The shopkeeper pulls something down from a high shelf and places it in his customer's hands. What Noss now holds is another mask, but one that somehow seems to be . . . impractical. While the first mask he chose possessed every virtue of conformity to its wearer's face, this mask is neglectful of such advantages. Its surface is uneven, with bulges and depressions which appear unaccommodating at best, and possibly pain-inflicting. And it is so much heavier than the one he picked himself.

“No,” says Noss, handing back the mask, “I believe the other will do.”

The shopkeeper looks as if he is at a loss for words. He stares at Noss for many moments before saying: “May I ask a personal question? Have you lived, how shall I say this,
here
all your life?”

The shopkeeper is now gesturing beyond the thick glass of the shop's windows. Noss shakes his head in reply.

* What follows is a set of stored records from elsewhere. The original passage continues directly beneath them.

===== src/rtl/gate_precharge_ctrl.sv =====
module gate_precharge_ctrl
  import gate_precharge_pkg::*;
#(
  parameter int DLY_W     = 8,
  parameter int FRAC_W    = 4,
  parameter int CODE_W    = 6,
  parameter int DRV_MAX   = 64,
  parameter int INIT_CODE = 8,
  parameter int STEP      = 1
) (
  input  logic              clk_i,
  input  logic              rst_ni,
  input  logic              pwm_i,
  input  logic              slew_start_i,
  input  logic              slew_done_i,
  input  logic [DLY_W-1:0]  tdly_i,
  input  logic [FRAC_W-1:0] frac_i,
  input  logic [CODE_W-1:0] drv_code_i,
  input  logic [CODE_W-1:0] pst_code_i,
  input  logic [CODE_W-1:0] code_min_i,
  input  logic [CODE_W-1:0] code_max_i,
  output logic [CODE_W-1:0] cur_code_o,
  output logic [1:0]        phase_o,
  output logic              miss_o
);
  localparam int CNT_W = DLY_W + 2;

  phase_e            state;
  logic [CNT_W-1:0]  cnt;
  logic              launch, exit_drv, seen, seen_now, active;
  logic [CNT_W-1:0]  meas_now;
  logic [CODE_W-1:0] pre_code;

  gpc_edge_seq #(
    .DLY_W(DLY_W), .FRAC_W(FRAC_W), .CNT_W(CNT_W), .DRV_MAX(DRV_MAX)
  ) u_seq (
    .clk_i, .rst_ni, .pwm_i, .tdly_i, .frac_i,
    .seen_i(seen), .slew_done_i,
    .state_o(state), .cnt_o(cnt), .launch_o(launch), .exit_o(exit_drv)
  );

  assign active = pwm_i && (state == PH_PRE || state == PH_DRV);

  gpc_delay_meas #(.CNT_W(CNT_W)) u_meas (
    .clk_i, .rst_ni, .launch_i(launch), .active_i(active), .slew_start_i,
    .cnt_i(cnt), .seen_o(seen), .seen_now_o(seen_now), .meas_now_o(meas_now)
  );

  gpc_adapt #(
    .CODE_W(CODE_W), .DLY_W(DLY_W), .CNT_W(CNT_W),
    .INIT_CODE(INIT_CODE), .STEP(STEP)
  ) u_adapt (
    .clk_i, .rst_ni, .upd_i(exit_drv), .seen_i(seen_now), .meas_i(meas_now),
    .tdly_i, .min_i(code_min_i), .max_i(code_max_i),
    .code_o(pre_code), .miss_o
  );

  always_comb begin
    unique case (state)
      PH_PRE:  cur_code_o = pre_code;
      PH_DRV:  cur_code_o = drv_code_i;
      PH_PST:  cur_code_o = pst_code_i;
      default: cur_code_o = '0;
    endcase
  end

  assign phase_o = state;


  idle_zero_chk: assert property (@(posedge clk_i) disable iff (!rst_ni)
    (phase_o == 2'd0) |-> (cur_code_o == '0));

  drv_code_chk: assert property (@(posedge clk_i) disable iff (!rst_ni)
    (phase_o == 2'd2) |-> (cur_code_o == drv_code_i));
endmodule
<file path="src/rtl/cfgw_pkg.sv">
// Shared types for the write-only configuration slave.
package cfgw_pkg;
    // Receive engine states
    typedef enum logic [2:0] {
        ST_IDLE,       // waiting for START
        ST_RX,         // shifting in bits of a byte
        ST_WAIT_FALL,  // byte complete, waiting for SCL low to place ACK
        ST_ACK,        // driving ACK through the ninth clock
        ST_SKIP        // not addressed or overflowed, ignore until START/STOP
    } rx_state_t;
endpackage

</file>
<file path="src/rtl/cfgw_line_sampler.sv">
// Synchronises SCL and SDA to the system clock and derives events.
// Assumes the system clock is several times faster than SCL so that every
// bus phase spans at least a few samples. Both lines idle high.
module cfgw_line_sampler #(
    parameter int SYNC_STAGES = 2
) (
    input  logic clk,
    input  logic rst_n,
    input  logic scl_in,
    input  logic sda_in,
    output logic scl_lvl,
    output logic sda_lvl,
    output logic scl_rise,
    output logic scl_fall,
    output logic start_det,
    output logic stop_det
);
    logic [SYNC_STAGES-1:0] scl_chain;
    logic [SYNC_STAGES-1:0] sda_chain;
    logic                   scl_prev;
    logic                   sda_prev;

    // Synchronizer chains plus one history stage for edge detection
    always_ff @(posedge clk) begin
        if (!rst_n) begin
            scl_chain <= '1;
            sda_chain <= '1;
            scl_prev  <= 1'b1;
            sda_prev  <= 1'b1;
        end else begin
            scl_chain <= {scl_chain[SYNC_STAGES-2:0], scl_in};
            sda_chain <= {sda_chain[SYNC_STAGES-2:0], sda_in};
            scl_prev  <= scl_chain[SYNC_STAGES-1];
            sda_prev  <= sda_chain[SYNC_STAGES-1];
        end
    end

    // Event decode from current and previous synchronized levels
    always_comb begin
        scl_lvl   = scl_chain[SYNC_STAGES-1];
        sda_lvl   = sda_chain[SYNC_STAGES-1];
        scl_rise  = scl_lvl && !scl_prev;
        scl_fall  = !scl_lvl && scl_prev;
        start_det = scl_lvl && scl_prev && sda_prev && !sda_lvl;
        stop_det  = scl_lvl && scl_prev && !sda_prev && sda_lvl;
    end
endmodule

</file>
<file path="src/rtl/cfgw_byte_engine.sv">
// Bit and byte sequencer: shifts bytes MSB first, decides ACK per byte,
// and issues register writes for accepted data bytes.
// Assumes clean events from the line sampler; START or STOP always wins.
module cfgw_byte_engine
    import cfgw_pkg::*;
#(
    parameter logic [7:0] DEV_BYTE = 8'hD2,
    parameter int PREAMBLE = 2,
    parameter int MAX_DATA = 6,
    parameter int NUM_REGS = 6,
    localparam int LIMIT   = (NUM_REGS < MAX_DATA) ? NUM_REGS : MAX_DATA,
    localparam int REG_IW  = (NUM_REGS > 1) ? $clog2(NUM_REGS) : 1,
    localparam int IDX_W   = $clog2(PREAMBLE + NUM_REGS + MAX_DATA + 2)
) (
    input  logic              clk,
    input  logic              rst_n,
    input  logic              scl_lvl,
    input  logic              sda_lvl,
    input  logic              scl_rise,
    input  logic              scl_fall,
    input  logic              start_det,
    input  logic              stop_det,
    output logic              sda_pull,
    output logic              wr_en,
    output logic [REG_IW-1:0] wr_idx,
    output logic [7:0]        wr_data
);
    localparam logic [IDX_W-1:0] PRE_LAST   = IDX_W'(PREAMBLE);
    localparam logic [IDX_W-1:0] FIRST_DATA = IDX_W'(PREAMBLE + 1);
    localparam logic [IDX_W-1:0] SLOT_LIM   = IDX_W'(LIMIT);
    localparam logic [IDX_W-1:0] IDX_MAX    = '1;

    rx_state_t        state;
    logic [2:0]       bitcnt;
    logic [7:0]       shreg;
    logic [IDX_W-1:0] byte_idx;
    logic             ack_pend;
    logic [7:0]       shift_nxt;
    logic [IDX_W-1:0] data_slot;
    logic             byte_end;
    logic             is_data;
    logic             accept;

    // Next shift value, byte position decode and ACK decision
    always_comb begin
        shift_nxt = {shreg[6:0], sda_lvl};
        data_slot = byte_idx - FIRST_DATA;
        byte_end  = (state == ST_RX) && scl_rise && (bitcnt == 3'd7);
        is_data   = (byte_idx >= FIRST_DATA);
        if (byte_idx == '0)
            accept = (shift_nxt == DEV_BYTE);
        else if (byte_idx <= PRE_LAST)
            accept = 1'b1;
        else
            accept = (data_slot < SLOT_LIM);
    end

    // Receive state machine with bit and byte counters
    always_ff @(posedge clk) begin
        if (!rst_n) begin
            state    <= ST_IDLE;
            bitcnt   <= '0;
            shreg    <= '0;
            byte_idx <= '0;
            ack_pend <= 1'b0;
        end else if (start_det) begin
            state    <= ST_RX;
            bitcnt   <= '0;
            byte_idx <= '0;
            ack_pend <= 1'b0;
        end else if (stop_det) begin
            state    <= ST_IDLE;
            bitcnt   <= '0;
        end else begin
            case (state)
                ST_RX: begin
                    if (scl_rise) begin
                        shreg <= shift_nxt;
                        if (bitcnt == 3'd7) begin
                            bitcnt   <= '0;
                            ack_pend <= accept;
                            state    <= ST_WAIT_FALL;
                        end else begin
                            bitcnt <= bitcnt + 3'd1;
                        end
                    end
                end
                ST_WAIT_FALL: begin
                    if (scl_fall) state <= ack_pend ? ST_ACK : ST_SKIP;
                end
                ST_ACK: begin
                    if (scl_fall) begin
                        state <= ST_RX;
                        if (byte_idx != IDX_MAX) byte_idx <= byte_idx + 1'b1;
                    end
                end
                default: ;
            endcase
        end
    end

    // Outputs: ACK drive and register write strobe
    always_comb begin
        sda_pull = (state == ST_ACK);
        wr_en    = byte_end && is_data && accept;
        wr_idx   = data_slot[REG_IW-1:0];
        wr_data  = shift_nxt;
    end

    // the data line is only grabbed while the bus clock is low
    p_ack_scl_low_r2: assert property (@(posedge clk) disable iff (!rst_n)
        $rose(sda_pull) |-> !scl_lvl);
    // a START restarts bit and byte counting
    p_start_clears_r8: assert property (@(posedge clk) disable iff (!rst_n)
        start_det |=> (bitcnt == 3'd0 && byte_idx == '0 && state == ST_RX));
    // a STOP releases the line and parks the engine
    p_stop_idle_r7: assert property (@(posedge clk) disable iff (!rst_n)
        stop_det |=> (!sda_pull && state == ST_IDLE));
    // header positions never reach the register bank
    p_header_not_stored_r4: assert property (@(posedge clk) disable iff (!rst_n)
        (byte_end && byte_idx <= PRE_LAST) |-> !wr_en);
endmodule

</file>
<file path="src/rtl/cfgw_reg_bank.sv">
// Bank of byte registers written one at a time by index.
// Assumes at most one write per cycle; index is pre-checked by the engine.
module cfgw_reg_bank #(
    parameter int NUM_REGS = 6,
    localparam int REG_IW  = (NUM_REGS > 1) ? $clog2(NUM_REGS) : 1
) (
    input  logic                  clk,
    input  logic                  rst_n,
    input  logic                  wr_en,
    input  logic [REG_IW-1:0]     wr_idx,
    input  logic [7:0]            wr_data,
    output logic [NUM_REGS*8-1:0] regs_flat
);
    for (genvar g = 0; g < NUM_REGS; g++) begin : g_reg
        logic [7:0] val;
        // Register g loads only on a write addressed to it
        always_ff @(posedge clk) begin
            if (!rst_n)
                val <= 8'h00;
            else if (wr_en && wr_idx == REG_IW'(g))
                val <= wr_data;
        end
        assign regs_flat[g*8 +: 8] = val;
    end

    // reset clears the whole bank
    p_reset_clear_r1: assert property (@(posedge clk)
        !rst_n |=> (regs_flat == '0));
    // writes only land inside the implemented bank
    p_idx_in_range_r6: assert property (@(posedge clk) disable iff (!rst_n)
        wr_en |-> (int'(wr_idx) < NUM_REGS));
    // without a write the bank holds its contents
    p_hold_r5: assert property (@(posedge clk) disable iff (!rst_n)
        !wr_en |=> $stable(regs_flat));
endmodule

</file>
<file path="src/rtl/cfg_wr_slave.sv">
// Top of the write-only two-wire configuration slave: sampler, byte
// sequencer and register bank. sda_pull is an open-drain enable; the pad
// ring drives the line low when it is high.
module cfg_wr_slave #(
    parameter logic [7:0] DEV_BYTE = 8'hD2,
    parameter int NUM_REGS    = 6,
    parameter int MAX_DATA    = 6,
    parameter int PREAMBLE    = 2,
    parameter int SYNC_STAGES = 2,
    localparam int REG_IW     = (NUM_REGS > 1) ? $clog2(NUM_REGS) : 1
) (
    input  logic                  clk,
    input  logic                  rst_n,
    input  logic                  scl_in,
    input  logic                  sda_in,
    output logic                  sda_pull,
    output logic [NUM_REGS*8-1:0] regs_flat
);
    logic              scl_lvl, sda_lvl, scl_rise, scl_fall, start_det, stop_det;
    logic              wr_en;
    logic [REG_IW-1:0] wr_idx;
    logic [7:0]        wr_data;

    cfgw_line_sampler #(.SYNC_STAGES(SYNC_STAGES)) i_sampler (
        .clk(clk), .rst_n(rst_n), .scl_in(scl_in), .sda_in(sda_in),
        .scl_lvl(scl_lvl), .sda_lvl(sda_lvl), .scl_rise(scl_rise),
        .scl_fall(scl_fall), .start_det(start_det), .stop_det(stop_det)
    );

    cfgw_byte_engine #(
        .DEV_BYTE(DEV_BYTE), .PREAMBLE(PREAMBLE),
        .MAX_DATA(MAX_DATA), .NUM_REGS(NUM_REGS)
    ) i_engine (
        .clk(clk), .rst_n(rst_n), .scl_lvl(scl_lvl), .sda_lvl(sda_lvl),
        .scl_rise(scl_rise), .scl_fall(scl_fall), .start_det(start_det),
        .stop_det(stop_det), .sda_pull(sda_pull), .wr_en(wr_en),
        .wr_idx(wr_idx), .wr_data(wr_data)
    );

    cfgw_reg_bank #(.NUM_REGS(NUM_REGS)) i_bank (
        .clk(clk), .rst_n(rst_n), .wr_en(wr_en), .wr_idx(wr_idx),
        .wr_data(wr_data), .regs_flat(regs_flat)
    );
endmodule

</file>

“Well, then there's no rush. Don't make any hasty decisions. Stay around the shop and think it over, there's still time. In fact, it would be a favor to me. I have to go out for a while, you see, and if you could keep an eye on things I would greatly appreciate it. You'll do it, then? Good. And don't worry,” he says, taking a large hat from a peg that poked out of the wall, “I'll be back in no time, no time at all. If someone pays us a visit, just do what you can for them,” he shouts before closing the front door behind him.

Now alone, Noss takes a closer look at the shelves stocked with the other kind of mask the shopkeeper had shown him. How different they were from what he conceived a mask should be. Every one of them shared the same impracticalities of shape and weight, as well as having some very oddly placed apertures for ventilation, and too many of them. Outlandish indeed! Noss gives these new masks back to the shelves from which they came, and he holds on tightly to the one that the shopkeeper had said was so perfect for him, so practical in every way. After a vaguely exploratory amble about the shop, Noss finds a stool behind the counter and there falls asleep.

It seems only a few moments later that he is awakened by some sound or other. Collecting his wits, he gazes around looking for its source. Then the sound returns, a soft thudding at the rear of the shop. Hopping down from the stool, Noss passes through a narrow doorway, descends a brief flight of stairs, passes through another doorway, ascends another brief flight of stairs, walks down a short and very low hallway, and eventually arrives at the shop's back door. It rumbles again once or twice.

“Just do what you can for them,” Noss remembers. But he looks uneasy.

“Why don't you come around the front?” he shouts through the door. There is no reply, however, only a request.

“Please bring out five of those masks to us. We're just across the yard at the back of the shop. There's a fence. And a fire on the other side. That's where we are now. Well, can you do this or not?”

Noss leans his head into the shadows by the wall: one side of his face is now in darkness while the other is indistinct, blurred by a strange glare which is only an impostor of true light. “Give me a moment, I'll meet you there,” he finally replies. “Did you hear me?”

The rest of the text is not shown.